* **What is being asked**: Every line of the entries below that includes "exercise" belongs in the answer, copied as written.

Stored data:
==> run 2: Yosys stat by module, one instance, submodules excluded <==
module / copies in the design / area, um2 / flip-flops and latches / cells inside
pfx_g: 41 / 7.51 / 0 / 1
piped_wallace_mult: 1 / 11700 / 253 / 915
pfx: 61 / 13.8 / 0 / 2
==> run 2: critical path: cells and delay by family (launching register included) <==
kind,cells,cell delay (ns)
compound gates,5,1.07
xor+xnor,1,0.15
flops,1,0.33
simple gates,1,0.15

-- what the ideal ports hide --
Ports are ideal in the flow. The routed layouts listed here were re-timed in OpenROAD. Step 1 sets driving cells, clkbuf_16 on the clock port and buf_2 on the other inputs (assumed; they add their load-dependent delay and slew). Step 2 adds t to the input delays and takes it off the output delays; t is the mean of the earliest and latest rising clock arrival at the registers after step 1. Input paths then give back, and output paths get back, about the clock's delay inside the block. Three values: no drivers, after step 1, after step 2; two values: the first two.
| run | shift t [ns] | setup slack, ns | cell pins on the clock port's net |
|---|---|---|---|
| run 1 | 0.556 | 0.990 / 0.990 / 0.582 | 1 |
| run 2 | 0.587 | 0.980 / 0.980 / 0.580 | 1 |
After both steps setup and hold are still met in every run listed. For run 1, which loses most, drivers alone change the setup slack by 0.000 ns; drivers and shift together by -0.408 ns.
Source: an optimization exercise on an open RTL-to-GDS flow (aim: small area and a short achievable clock period). Production flows keep margins and buffers that such runs may drop.

== alpha ==
// top_FPU
module top_FPU ( clk, rst, operation, a_fpn, b_fpn, out );
  input  logic        clk;
  input  logic        rst;
  input  logic [1:0]  operation;
  input  logic [31:0] a_fpn;
  input  logic [31:0] b_fpn;
  output logic [31:0] out;
  logic        sa, sb, ha, hb;
  logic [7:0]  ea, eb;
  logic [22:0] ma, mb;
  logic [23:0] Ma, Mb;
  assign sa = a_fpn[31];    assign sb = b_fpn[31];
  assign ea = a_fpn[30:23]; assign eb = b_fpn[30:23];
  assign ma = a_fpn[22:0];  assign mb = b_fpn[22:0];
  assign ha = |ea;          assign hb = |eb;
  assign Ma = {ha, ma};     assign Mb = {hb, mb};
  logic op_add, op_sub, op_mul, op_div;
  assign op_add = (operation == 2'd0);
  assign op_sub = (operation == 2'd1);
  assign op_mul = (operation == 2'd2);
  assign op_div = (operation == 2'd3);
  logic zero_a, zero_b, inf_a, inf_b, nan_a, nan_b;
  assign zero_a = (a_fpn[30:0] == 31'd0);
  assign zero_b = (b_fpn[30:0] == 31'd0);
  assign inf_a  = (ea == 8'd255) && (ma == 23'd0);
  assign inf_b  = (eb == 8'd255) && (mb == 23'd0);
  assign nan_a  = (ea == 8'd255) && (ma != 23'd0);
  assign nan_b  = (eb == 8'd255) && (mb != 23'd0);
  logic a_lt_b, mag_eq, e_lt, e_eq, flag, m_eq;
  assign e_lt   = (ea < eb);
  assign e_eq   = (ea == eb);
  assign flag   = (ma < mb);
  assign m_eq   = (ma == mb);
  assign a_lt_b = e_lt | (e_eq & flag);      
  assign mag_eq = e_eq & m_eq;               
  logic [7:0] d;    
  assign d = e_lt ? (eb - ea) : (ea - eb);
  genvar gi;
  function automatic [4:0] lzc24(input [23:0] v);
    integer j;
    begin
      lzc24 = 5'd23;
      for (j = 0; j < 24; j = j + 1)
        if (v[j]) lzc24 = 23 - j;
    end
  endfunction
  logic [4:0] zb;
  assign zb = lzc24(Mb);
  logic [23:0] Msmall;
  assign Msmall = a_lt_b ? Ma : Mb;
  logic [23:0] V;
  logic [4:0]  sh;
  assign V  = op_div ? Ma : ((op_mul || d > 8'd24) ? 24'd0 : Msmall);
  assign sh = op_div ? (zb + {4'd0, flag}) : (5'd24 - d[4:0]);
  logic [47:0] X;
  assign X = {24'd0, V} << sh;
  logic [30:0] big;
  ...
For scale: about 32 flip-flops, roughly 100 I/O pins, ~54000 um^2 of cells after synthesis.
==> flow/config.mk <==
export PLATFORM = sky130hd
export DESIGN_NAME = top_FPU
export DESIGN_NICKNAME = top_FPU
export VERILOG_FILES = /design/flow/design.v
export SDC_FILE = /design/flow/constraint.sdc
export NUM_CORES = 8
export LEC_CHECK = 0
export ABC_AREA = 0
export ABC_CLOCK_PERIOD_IN_PS = 1000000
export CAP_MARGIN = 20
export CORE_MARGIN = 2
export CORE_UTILIZATION = 55
export GPL_ROUTABILITY_DRIVEN = 0
export GPL_TIMING_DRIVEN = 0
export SLEW_MARGIN = 20
export SYNTH_HIERARCHICAL = 1
==> flow/constraint.sdc <==
create_clock -name core_clock -period 1000.0 [get_ports {clk}]
set_input_delay 200.0000 -clock core_clock [delete_from_list [all_inputs] [get_ports {clk}]]
set_output_delay 200.0000 -clock core_clock [all_outputs]
set_load 0.01 [all_outputs]
run.sh (not shown) runs the stock make flow with config.mk's settings and CLKGATE_MAP_FILE= SYNTH_SCRIPT=/design/flow/synth_recipe.tcl, a recipe that flattens the netlist after the stock synthesis.
diff inputs: alpha => beta
--- a/flow/design.v
+++ b/flow/design.v
@@ -90,31 +90,41 @@
       res_as = {(!a_lt_b && !mag_eq) ? sa : sb, 8'd255, 23'd0};
     end else if (sum[24]) begin
       res_as = {sign_as, e_big + 8'd1, sum[23:1]};
     end else if ((e_big >= 8'd127) && ((e_big - 8'd127) < {3'd0, zu})) begin
       res_as = {sign_as, 31'd0};
     end else begin
       res_as = {sign_as, e_big - {3'd0, zu}, Un[22:0]};
     end
   end
-  logic [23:0] Mbm, Nd;
+  logic [5:0] t;
+  always_comb begin
+    case (d)
+      8'd24: t = 6'd3;
+      8'd25: t = 6'd6;
+      8'd26: t = 6'd9;
+      8'd27: t = 6'd12;
+      8'd28: t = 6'd15;
+      8'd29: t = 6'd18;
+      default: t = 6'd0;
+    endcase
+  end
+  logic [5:0] mclr;
+  assign mclr = {1'b0, zb} + t;
+  logic [23:0] N0, Nd;
+  assign N0 = Mb << zb;      
   generate
-    for (gi = 0; gi < 24; gi = gi + 1) begin : g_mbm
-      if (gi < 18) begin : g_clr
-        assign Mbm[gi] = Mb[gi] & (d < 8'd24 + gi / 3);
-      end else begin : g_keep
-        assign Mbm[gi] = Mb[gi];
-      end
+    for (gi = 0; gi < 24; gi = gi + 1) begin : g_nd
+      assign Nd[gi] = N0[gi] & (mclr <= gi);
     end
   endgenerate
-  assign Nd = Mbm << zb;     
   logic bz;    
-  assign bz = (Mbm == 24'd0);
+  assign bz = (mclr >= 6'd24);
   logic [23:0] Np;    
   assign Np  = op_mul ? Ma : Nd;
   logic mul_n;
   assign mul_n = ~op_mul;
   logic [23:0] Np_g0, Np_g1, Npb_g0, Npb_g1;
   logic op_mul_g0, op_mul_g1;
   hd_buf_4 u_om0 (.A(op_mul), .X(op_mul_g0));
   hd_buf_4 u_om1 (.A(op_mul), .X(op_mul_g1));
   logic mul_n_g0, mul_n_g1;
### Flow results
- On beta: diode insertion count for antenna repair is 4 lower than what alpha gave.
- beta vs alpha on distinct cell type count of the synthesized netlist: beta is the lower one.
- beta vs. alpha: wire length on met1 now sits higher; core utilization neither gained nor lost much; horizontal die dimension held; data required time at the worst endpoint -50 ps.
- Between alpha and beta, the die outline area does not differ in any meaningful way.
- Compared to alpha, beta has final critical path time including I/O delays and setup 2460 ps higher.
No functional check of the RTL was part of any run of this note.

-- static timing again, ports no longer ideal --
The flow's constraints put no driver on any port. The routed layouts listed below were extracted and timed again, unchanged, in two steps. Step 1: set_driving_cell puts a clkbuf_16 on clk and a buf_2 on each other input, an assumption about the parent block. Step 2 adds t to the input delays and takes it off the output delays; t is the mean of the earliest and latest rising clock arrival at the registers after step 1. Input paths then give back, and output paths get back, about the clock's delay inside the block. Three values: ideal, step 1, step 2; two values: the first two.
run | t (ns) | slack for setup (ns) | slew at the worst register clock pin (ns) | worst slew at a driven data input, ns
alpha | 0.302 | 708.978 / 708.985 / 708.683 | 0.05 / 0.05 | 0.05
beta | 0.324 | 706.518 / 706.532 / 706.209 | 0.06 / 0.06 | 0.06
After both steps setup and hold are still met in every run listed. For beta, which loses most, drivers alone change the setup slack by +0.014 ns; drivers and shift together by -0.309 ns.
This is an optimization exercise on Yosys and OpenROAD, whose aim is small area, not a production implementation.
The RTL was checked by simulation tests, not by an equivalence proof against the original design.
Power and IR drop assume default switching activity.

### flow/config.mk
export PLATFORM = sky130hd
export DESIGN_NAME = etcpu_top
export DESIGN_NICKNAME = etcpu_top
export VERILOG_FILES = /design/flow/design.v
export SDC_FILE = /design/flow/constraint.sdc
export NUM_CORES = 4
export LEC_CHECK = 0
export CAP_MARGIN = 20
export CORE_MARGIN = 2
export CORE_UTILIZATION = 40
export SLEW_MARGIN = 20
### flow/constraint.sdc
create_clock -name core_clock -period 15.0 [get_ports {clk}]
set_input_delay 3.0000 -clock core_clock [delete_from_list [all_inputs] [get_ports {clk}]]
set_output_delay 3.0000 -clock core_clock [all_outputs]
set_load 0.01 [all_outputs]
### flow/design.v
module decode_regfile (
   input  logic          clk    ,
   input  logic          rst_n  ,
   input  logic [ 5-1:0] wa     ,
   input  logic [32-1:0] wd     ,
   input  logic [ 5-1:0] rs1    ,
   input  logic          rf1_en ,  
   input  logic [ 3-1:0] fw1    ,  
   input  logic [ 5-1:0] rs2    ,
   input  logic          rf2_en ,
   input  logic [ 3-1:0] fw2    ,
   input  logic [32-1:0] ex_dat ,
   input  logic [32-1:0] ma_dat ,
   output logic [32-1:0] rd1    ,
   output logic [32-1:0] rd2
);
logic [31:1][32-1:0] rf ;
logic [32-1:0]       wdr ;
logic [31:1]         we ;
logic [31:1]         s1, s2 ;
assign wdr = wd & {32{rst_n}} ;
genvar i ;
generate
   for (i=1; i<32; i++) begin: gen_rf
      assign we[i] = ~rst_n | (wa == i[4:0]) ;
      assign s1[i] = rf1_en & (rs1 == i[4:0]) ;
      assign s2[i] = rf2_en & (rs2 == i[4:0]) ;
      always_ff @(posedge clk)
         if (we[i]) rf[i] <= wdr ;
   end
endgenerate
always_comb begin
   rd1 = ({32{fw1[0]}} & ex_dat) | ({32{fw1[1]}} & ma_dat) | ({32{fw1[2]}} & wd) ;
   rd2 = ({32{fw2[0]}} & ex_dat) | ({32{fw2[1]}} & ma_dat) | ({32{fw2[2]}} & wd) ;
   for (int k=1; k<32; k++) begin
      rd1 = rd1 | ({32{s1[k]}} & rf[k]) ;
      rd2 = rd2 | ({32{s2[k]}} & rf[k]) ;
   end
end
endmodule
module execute_alu (
   input  logic [ 4-1:0] op ,
   input  logic [32-1:0] a  ,
   input  logic [32-1:0] b  ,
   output logic [32-1:0] y
);
logic          op_add, op_sub, op_and, op_or, op_xor, op_slt, op_sltu, op_sll, op_srl ;
logic          sub_mode ;
logic [34-1:0] sum ;
logic          lt_u, lt_s ;
logic [32-1:0] sh_in, sh_out, sh_res ;
assign op_add  = op == 4'd1 ;
assign op_sub  = op == 4'd2 ;
assign op_and  = op == 4'd3 ;
assign op_or   = op == 4'd4 ;
assign op_xor  = op == 4'd5 ;
assign op_slt  = op == 4'd6 ;
assign op_sltu = op == 4'd7 ;
assign op_sll  = op == 4'd8 ;
assign op_srl  = op == 4'd9 ;
assign sub_mode = op_sub | op_slt | op_sltu ;
assign sum  = {1'b0, a, 1'b1} + {1'b0, b ^ {32{sub_mode}}, sub_mode} ;
assign lt_u = ~sum[33] ;
assign lt_s = (a[31] ^ b[31]) ? a[31] : sum[32] ;
genvar i ;
generate
   for (i=0; i<32; i++) begin: gen_rev
      assign sh_in[i]  = op_sll ? a[31-i] : a[i] ;
      assign sh_res[i] = op_sll ? sh_out[31-i] : sh_out[i] ;
   end
endgenerate
assign sh_out = sh_in >> b[4:0] ;
assign y = ({32{op_add | op_sub}} & sum[32:1])          |
           ({32{op_and}}          & (a & b))            |
           ({32{op_or }}          & (a | b))            |
           ({32{op_xor}}          & (a ^ b))            |
           ({32{op_sll | op_srl}} & sh_res)             |
           {31'b0, (op_slt & lt_s) | (op_sltu & lt_u)} ;
endmodule
module etcpu_mng_regs #(
   parameter int APB_ADD_W = 4 ,  
   parameter int APB_DAT_W = 32   
)(
   input  logic                  clk   ,
   input  logic                  rst_n ,
   output logic [32-1:0]         etcpu_mng_regs_cfg_trap_hdlr_addr        ,
   input  logic                  etcpu_mng_regs_exc_inst_addr_mis_hw_next ,
   input  logic                  etcpu_mng_regs_exc_inst_addr_oob_hw_next ,
   input  logic                  etcpu_mng_regs_exc_main_addr_mis_hw_next ,
   input  logic                  etcpu_mng_regs_exc_main_addr_oob_hw_next ,
   input  logic [ 8-1:0]         etcpu_mng_regs_epc_val_hw_next           ,
   input  logic                  etcpu_mng_regs_epc_val_hw_we             ,
   output logic                  etcpu_mng_regs___intr                    ,
   input  logic [APB_ADD_W-1:0]  paddr   ,
   input  logic [3-1:0]          pprot   ,
   input  logic                  psel    ,
   input  logic                  penable ,
   input  logic                  pwrite  ,
   input  logic [APB_DAT_W-1:0]  pwdata  ,
   input  logic [APB_DAT_W/8-1:0] pstrb  ,
   input  logic                  pwakeup ,
   output logic                  pready  ,
   output logic [APB_DAT_W-1:0]  prdata  ,
   output logic                  pslverr
);
logic [32-1:0] cfg_trap_hdlr_addr ;
logic [ 4-1:0] exc                ;  
logic [ 8-1:0] epc_val            ;  
logic          addr_ok  ;
logic          wr_acc   ;
logic          wr_cfg   ;
logic          wr_exc   ;
logic [ 4-1:0] exc_set  ;
logic [ 4-1:0] exc_clr  ;
assign addr_ok = (paddr[1:0]==2'b00) & (paddr[APB_ADD_W-1:2] < 3) ;
assign wr_acc  = psel & penable & pwrite & addr_ok ;
assign wr_cfg  = wr_acc & (paddr[APB_ADD_W-1:2]==0) ;
assign wr_exc  = wr_acc & (paddr[APB_ADD_W-1:2]==1) ;
genvar BYTE_IDX ;
generate
   for (BYTE_IDX=0; BYTE_IDX<4; BYTE_IDX++) begin: gen_cfg_loop
      always_ff @(posedge clk)
         if (!rst_n)
            cfg_trap_hdlr_addr[BYTE_IDX*8 +: 8] <= 8'h0 ;
         else if (wr_cfg & pstrb[BYTE_IDX])
            cfg_trap_hdlr_addr[BYTE_IDX*8 +: 8] <= pwdata[BYTE_IDX*8 +: 8] ;
      assign exc_clr[BYTE_IDX] = wr_exc & pstrb[BYTE_IDX] & pwdata[BYTE_IDX*8] ;
   end
endgenerate
assign exc_set = { etcpu_mng_regs_exc_main_addr_oob_hw_next ,
                   etcpu_mng_regs_exc_main_addr_mis_hw_next ,
                   etcpu_mng_regs_exc_inst_addr_oob_hw_next ,
                   etcpu_mng_regs_exc_inst_addr_mis_hw_next } ;
always_ff @(posedge clk) if (!rst_n) exc <= 4'h0 ; else exc <= exc_set | (exc & ~exc_clr) ;
always_ff @(posedge clk) if (!rst_n) epc_val <= 8'h0 ; else if (etcpu_mng_regs_epc_val_hw_we) epc_val <= etcpu_mng_regs_epc_val_hw_next ;
assign etcpu_mng_regs_cfg_trap_hdlr_addr = cfg_trap_hdlr_addr ;
assign etcpu_mng_regs___intr             = |exc_set ;  
assign pready  = 1'b1 ;
assign pslverr = psel & penable & ~addr_ok ;
always_comb begin
   prdata = '0 ;
   if (psel & ~pwrite & addr_ok) begin
      case (paddr[APB_ADD_W-1:2])
         0       : prdata = cfg_trap_hdlr_addr ;
         1       : prdata = {7'h0, exc[3], 7'h0, exc[2], 7'h0, exc[1], 7'h0, exc[0]} ;
         default : prdata = {24'h0, epc_val} ;
      endcase
   end
end
endmodule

* **Answer box**:
Source: an optimization exercise on an open RTL-to-GDS flow (aim: small area and a short achievable clock period). Production flows keep margins and buffers that such runs may drop.
This is an optimization exercise on Yosys and OpenROAD, whose aim is small area, not a production implementation.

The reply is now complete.